One purely American form of music is the blues. At the Cleveland Play House, “The Devil’s Music” explores this genre through the life and music of Bessie Smith. While this show could be called a valentine, it also looks at the complex and dark side of the woman who was known as the “Empress of the Blues.” The structure of “The Devil’s Music” is that of Bessie talking to the audience about her life and singing a dozen songs in the show’s 90 minutes.
Miche Braden is the star of the show, portraying Bessie Smith. She is also the musical director, arranger and composer of two of the pieces. Backed by a trio of musicians on piano, bass and saxophone, Braden builds the show from her entrance, singing her own “Bad Mood Blues.” This is Bessie arriving in Memphis, Tenn.
The setting of “The Devil’s Music” is intriguing.
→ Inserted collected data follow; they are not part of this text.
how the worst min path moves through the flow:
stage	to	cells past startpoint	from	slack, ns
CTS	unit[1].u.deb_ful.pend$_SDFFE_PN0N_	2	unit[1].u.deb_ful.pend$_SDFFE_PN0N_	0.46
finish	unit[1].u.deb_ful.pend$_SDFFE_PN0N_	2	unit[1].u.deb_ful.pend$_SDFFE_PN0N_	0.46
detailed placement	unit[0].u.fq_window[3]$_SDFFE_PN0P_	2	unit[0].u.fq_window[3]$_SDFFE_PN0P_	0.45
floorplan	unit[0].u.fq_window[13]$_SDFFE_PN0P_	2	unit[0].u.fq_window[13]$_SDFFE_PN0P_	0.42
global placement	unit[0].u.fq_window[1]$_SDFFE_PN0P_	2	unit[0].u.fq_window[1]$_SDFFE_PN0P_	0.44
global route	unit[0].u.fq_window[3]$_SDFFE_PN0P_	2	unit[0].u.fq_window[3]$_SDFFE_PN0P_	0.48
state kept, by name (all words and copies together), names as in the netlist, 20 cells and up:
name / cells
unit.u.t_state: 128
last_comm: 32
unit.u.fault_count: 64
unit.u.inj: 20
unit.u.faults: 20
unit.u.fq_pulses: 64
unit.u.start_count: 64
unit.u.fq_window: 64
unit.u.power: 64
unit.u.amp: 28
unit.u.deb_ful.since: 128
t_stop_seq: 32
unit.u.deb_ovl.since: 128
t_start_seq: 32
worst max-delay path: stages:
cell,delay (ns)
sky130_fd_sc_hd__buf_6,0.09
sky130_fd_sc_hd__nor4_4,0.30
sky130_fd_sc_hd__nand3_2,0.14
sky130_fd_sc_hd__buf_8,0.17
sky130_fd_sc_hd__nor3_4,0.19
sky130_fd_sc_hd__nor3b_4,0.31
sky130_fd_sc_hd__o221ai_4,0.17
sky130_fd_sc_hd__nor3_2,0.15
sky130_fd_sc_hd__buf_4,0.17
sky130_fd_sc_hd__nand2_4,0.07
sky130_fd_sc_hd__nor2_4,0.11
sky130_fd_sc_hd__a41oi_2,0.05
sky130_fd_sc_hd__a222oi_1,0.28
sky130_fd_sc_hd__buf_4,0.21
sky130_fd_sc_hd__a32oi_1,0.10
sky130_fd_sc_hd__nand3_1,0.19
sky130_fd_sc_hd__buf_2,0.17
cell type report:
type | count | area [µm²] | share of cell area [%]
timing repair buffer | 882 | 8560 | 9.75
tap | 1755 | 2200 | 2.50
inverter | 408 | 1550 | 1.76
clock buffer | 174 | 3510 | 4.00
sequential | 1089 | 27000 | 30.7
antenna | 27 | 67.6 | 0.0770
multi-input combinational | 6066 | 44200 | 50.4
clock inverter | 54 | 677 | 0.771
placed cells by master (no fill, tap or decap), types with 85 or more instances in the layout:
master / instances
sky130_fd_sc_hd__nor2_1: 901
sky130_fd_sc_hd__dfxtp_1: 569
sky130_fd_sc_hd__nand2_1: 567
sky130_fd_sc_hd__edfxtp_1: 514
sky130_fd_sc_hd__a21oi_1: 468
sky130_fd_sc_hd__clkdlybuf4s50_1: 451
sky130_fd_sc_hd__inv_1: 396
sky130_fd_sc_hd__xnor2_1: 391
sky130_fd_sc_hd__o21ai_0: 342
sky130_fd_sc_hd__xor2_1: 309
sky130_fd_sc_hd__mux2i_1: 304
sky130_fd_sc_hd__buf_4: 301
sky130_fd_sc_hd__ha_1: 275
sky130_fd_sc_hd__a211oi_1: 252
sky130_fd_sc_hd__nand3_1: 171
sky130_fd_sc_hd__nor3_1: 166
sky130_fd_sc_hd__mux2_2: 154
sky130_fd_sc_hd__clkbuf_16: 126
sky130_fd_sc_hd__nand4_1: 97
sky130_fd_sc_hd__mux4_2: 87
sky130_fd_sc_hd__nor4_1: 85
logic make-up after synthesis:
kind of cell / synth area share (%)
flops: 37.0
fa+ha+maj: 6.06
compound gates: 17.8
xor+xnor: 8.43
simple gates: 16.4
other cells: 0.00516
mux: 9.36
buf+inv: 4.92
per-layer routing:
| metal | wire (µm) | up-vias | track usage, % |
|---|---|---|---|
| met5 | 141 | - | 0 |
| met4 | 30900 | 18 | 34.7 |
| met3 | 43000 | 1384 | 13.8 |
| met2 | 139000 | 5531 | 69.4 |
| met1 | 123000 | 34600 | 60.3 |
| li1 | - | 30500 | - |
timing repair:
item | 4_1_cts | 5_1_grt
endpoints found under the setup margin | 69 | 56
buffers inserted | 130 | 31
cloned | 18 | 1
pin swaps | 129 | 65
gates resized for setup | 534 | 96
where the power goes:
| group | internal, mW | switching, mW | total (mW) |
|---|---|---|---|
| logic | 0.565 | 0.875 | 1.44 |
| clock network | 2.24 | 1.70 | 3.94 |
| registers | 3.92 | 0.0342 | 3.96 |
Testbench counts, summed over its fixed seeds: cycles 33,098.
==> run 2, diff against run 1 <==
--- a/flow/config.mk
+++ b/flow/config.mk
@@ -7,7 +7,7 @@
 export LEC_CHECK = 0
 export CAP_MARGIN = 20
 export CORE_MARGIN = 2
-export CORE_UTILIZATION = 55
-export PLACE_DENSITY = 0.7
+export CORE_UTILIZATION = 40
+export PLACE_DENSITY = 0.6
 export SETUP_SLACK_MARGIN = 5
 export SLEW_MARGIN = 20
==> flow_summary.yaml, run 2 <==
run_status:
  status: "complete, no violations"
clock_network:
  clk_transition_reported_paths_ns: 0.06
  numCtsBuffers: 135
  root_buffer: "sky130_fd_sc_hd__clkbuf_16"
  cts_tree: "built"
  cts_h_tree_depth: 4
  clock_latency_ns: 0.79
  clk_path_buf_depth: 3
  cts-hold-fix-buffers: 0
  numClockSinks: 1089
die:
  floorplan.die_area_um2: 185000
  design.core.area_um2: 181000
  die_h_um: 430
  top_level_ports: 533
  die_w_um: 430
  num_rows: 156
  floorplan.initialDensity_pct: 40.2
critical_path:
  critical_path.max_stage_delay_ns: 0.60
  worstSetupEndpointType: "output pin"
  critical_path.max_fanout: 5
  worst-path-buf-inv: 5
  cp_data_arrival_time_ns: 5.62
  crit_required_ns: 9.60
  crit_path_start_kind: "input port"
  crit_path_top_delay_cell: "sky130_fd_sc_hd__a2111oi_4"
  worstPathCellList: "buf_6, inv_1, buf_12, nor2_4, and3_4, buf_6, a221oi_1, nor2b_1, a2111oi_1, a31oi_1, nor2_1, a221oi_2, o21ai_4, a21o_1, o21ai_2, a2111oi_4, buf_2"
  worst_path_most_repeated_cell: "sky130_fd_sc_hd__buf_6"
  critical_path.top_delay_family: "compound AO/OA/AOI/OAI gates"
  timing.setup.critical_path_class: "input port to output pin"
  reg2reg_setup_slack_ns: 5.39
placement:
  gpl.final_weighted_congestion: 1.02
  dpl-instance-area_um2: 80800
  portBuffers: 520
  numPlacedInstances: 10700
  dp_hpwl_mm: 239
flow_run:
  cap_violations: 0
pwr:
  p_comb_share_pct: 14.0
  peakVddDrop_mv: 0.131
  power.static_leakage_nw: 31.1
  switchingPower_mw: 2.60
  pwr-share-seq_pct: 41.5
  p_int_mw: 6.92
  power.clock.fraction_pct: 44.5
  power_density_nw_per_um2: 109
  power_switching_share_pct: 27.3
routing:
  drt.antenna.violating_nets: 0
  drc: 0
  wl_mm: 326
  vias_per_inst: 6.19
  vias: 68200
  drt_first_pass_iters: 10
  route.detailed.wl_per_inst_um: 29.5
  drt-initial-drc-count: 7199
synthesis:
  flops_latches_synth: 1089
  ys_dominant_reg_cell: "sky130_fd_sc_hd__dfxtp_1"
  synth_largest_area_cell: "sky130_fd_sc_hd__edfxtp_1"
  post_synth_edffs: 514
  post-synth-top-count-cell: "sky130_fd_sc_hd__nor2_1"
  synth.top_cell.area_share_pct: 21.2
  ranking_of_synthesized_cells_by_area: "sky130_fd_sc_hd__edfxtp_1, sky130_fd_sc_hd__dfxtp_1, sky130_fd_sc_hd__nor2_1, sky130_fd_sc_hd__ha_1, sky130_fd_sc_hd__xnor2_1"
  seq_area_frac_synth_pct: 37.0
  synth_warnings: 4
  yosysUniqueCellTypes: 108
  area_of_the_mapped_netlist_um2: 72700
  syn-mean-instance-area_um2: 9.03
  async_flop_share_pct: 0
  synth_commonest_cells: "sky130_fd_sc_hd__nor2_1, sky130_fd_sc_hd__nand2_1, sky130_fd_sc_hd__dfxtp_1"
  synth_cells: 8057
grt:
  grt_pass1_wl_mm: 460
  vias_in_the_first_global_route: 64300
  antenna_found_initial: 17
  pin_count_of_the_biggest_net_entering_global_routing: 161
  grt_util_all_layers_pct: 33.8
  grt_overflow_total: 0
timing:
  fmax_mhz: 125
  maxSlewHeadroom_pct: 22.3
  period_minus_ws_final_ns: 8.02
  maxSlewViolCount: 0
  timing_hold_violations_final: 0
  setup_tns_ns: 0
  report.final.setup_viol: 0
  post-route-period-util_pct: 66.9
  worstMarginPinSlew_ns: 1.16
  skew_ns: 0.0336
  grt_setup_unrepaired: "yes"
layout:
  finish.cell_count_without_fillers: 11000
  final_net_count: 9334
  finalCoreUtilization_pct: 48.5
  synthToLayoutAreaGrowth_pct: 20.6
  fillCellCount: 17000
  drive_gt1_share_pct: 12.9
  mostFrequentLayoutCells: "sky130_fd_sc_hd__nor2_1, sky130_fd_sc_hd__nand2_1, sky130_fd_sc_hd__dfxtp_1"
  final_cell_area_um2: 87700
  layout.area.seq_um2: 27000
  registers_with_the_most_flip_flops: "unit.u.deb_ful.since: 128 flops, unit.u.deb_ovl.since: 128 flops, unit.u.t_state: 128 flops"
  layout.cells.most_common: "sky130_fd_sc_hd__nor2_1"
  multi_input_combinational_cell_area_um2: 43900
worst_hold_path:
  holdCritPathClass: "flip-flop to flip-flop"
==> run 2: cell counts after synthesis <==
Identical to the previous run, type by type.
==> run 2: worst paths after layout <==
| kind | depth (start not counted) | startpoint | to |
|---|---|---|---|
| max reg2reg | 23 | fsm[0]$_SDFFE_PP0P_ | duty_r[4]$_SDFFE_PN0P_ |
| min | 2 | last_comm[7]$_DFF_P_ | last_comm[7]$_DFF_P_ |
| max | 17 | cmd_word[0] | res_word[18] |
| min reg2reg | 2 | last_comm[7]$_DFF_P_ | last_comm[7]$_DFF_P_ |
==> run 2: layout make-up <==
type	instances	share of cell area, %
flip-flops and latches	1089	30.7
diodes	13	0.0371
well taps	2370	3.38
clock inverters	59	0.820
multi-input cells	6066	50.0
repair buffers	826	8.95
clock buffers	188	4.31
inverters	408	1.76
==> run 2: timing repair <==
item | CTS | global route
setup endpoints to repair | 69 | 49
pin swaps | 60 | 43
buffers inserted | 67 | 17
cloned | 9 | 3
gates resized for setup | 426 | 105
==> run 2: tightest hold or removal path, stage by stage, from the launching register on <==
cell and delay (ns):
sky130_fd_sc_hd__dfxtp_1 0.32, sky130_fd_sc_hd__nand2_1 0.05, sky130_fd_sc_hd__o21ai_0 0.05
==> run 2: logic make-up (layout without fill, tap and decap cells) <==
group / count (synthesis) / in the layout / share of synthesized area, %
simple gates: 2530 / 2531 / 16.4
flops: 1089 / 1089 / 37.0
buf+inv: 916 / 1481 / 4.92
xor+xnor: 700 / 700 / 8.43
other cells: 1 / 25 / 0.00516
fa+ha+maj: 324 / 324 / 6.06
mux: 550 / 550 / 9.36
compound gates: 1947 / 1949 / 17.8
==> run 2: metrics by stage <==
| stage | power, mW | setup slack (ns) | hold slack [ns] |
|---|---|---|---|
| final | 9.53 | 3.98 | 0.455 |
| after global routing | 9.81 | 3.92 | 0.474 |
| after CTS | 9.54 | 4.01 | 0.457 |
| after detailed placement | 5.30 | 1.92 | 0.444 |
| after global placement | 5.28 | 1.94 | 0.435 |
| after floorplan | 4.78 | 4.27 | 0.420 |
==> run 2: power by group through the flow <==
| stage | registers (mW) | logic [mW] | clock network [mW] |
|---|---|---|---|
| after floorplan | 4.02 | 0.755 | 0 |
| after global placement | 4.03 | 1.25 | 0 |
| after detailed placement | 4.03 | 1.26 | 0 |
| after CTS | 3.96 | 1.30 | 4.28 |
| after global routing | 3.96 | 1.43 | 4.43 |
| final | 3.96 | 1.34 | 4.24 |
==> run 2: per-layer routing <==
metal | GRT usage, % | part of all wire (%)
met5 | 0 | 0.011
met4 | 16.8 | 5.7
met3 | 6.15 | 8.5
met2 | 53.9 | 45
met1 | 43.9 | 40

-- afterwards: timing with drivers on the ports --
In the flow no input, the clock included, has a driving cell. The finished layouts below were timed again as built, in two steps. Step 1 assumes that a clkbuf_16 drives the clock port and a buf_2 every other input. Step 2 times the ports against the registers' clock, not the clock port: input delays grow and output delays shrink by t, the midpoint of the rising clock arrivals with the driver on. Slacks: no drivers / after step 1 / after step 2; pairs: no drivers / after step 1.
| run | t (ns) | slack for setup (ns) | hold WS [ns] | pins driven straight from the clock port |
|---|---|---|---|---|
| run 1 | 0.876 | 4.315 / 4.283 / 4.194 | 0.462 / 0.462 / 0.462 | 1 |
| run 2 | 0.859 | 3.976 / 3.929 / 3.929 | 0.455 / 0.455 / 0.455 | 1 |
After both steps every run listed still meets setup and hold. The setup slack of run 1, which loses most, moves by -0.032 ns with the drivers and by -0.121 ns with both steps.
A “buffet flat” was a private club for blacks, often owned by women, where music, liquor, gambling and nothing-barred sex provided a refuge from white segregation. Among the clients of buffet flats were train workers, Pullman porters, who served whites but had a sophistication themselves.
Bessie Smith herself fancied both women and men sexually, and the buffet flats were the perfect place to live her desires, away from her husband Jack, himself a philanderer.
Through the show, Bessie tells us about her troubled childhood, the ironic statement of record producers that she was “too black” and then becoming a star for Capitol Records, and the sad ordeal of her adopted son being taken from her in a court action.
“The Devil’s Music” has only two songs written by Bessie Smith. The show comes alive when Braden belts out “Blame It on the Blues,” one of the better-known songs in the show, which comes about 30 minutes into the 90-minute performance. The audience loved “I Need a Little Sugar in My Bowl,” and Braden is delightfully bawdy in it. A second climax is W.C. Handy’s “St. Louis Blues,” which is so melodic. The instrumental trio gets to wail as much as Bessie does in this one.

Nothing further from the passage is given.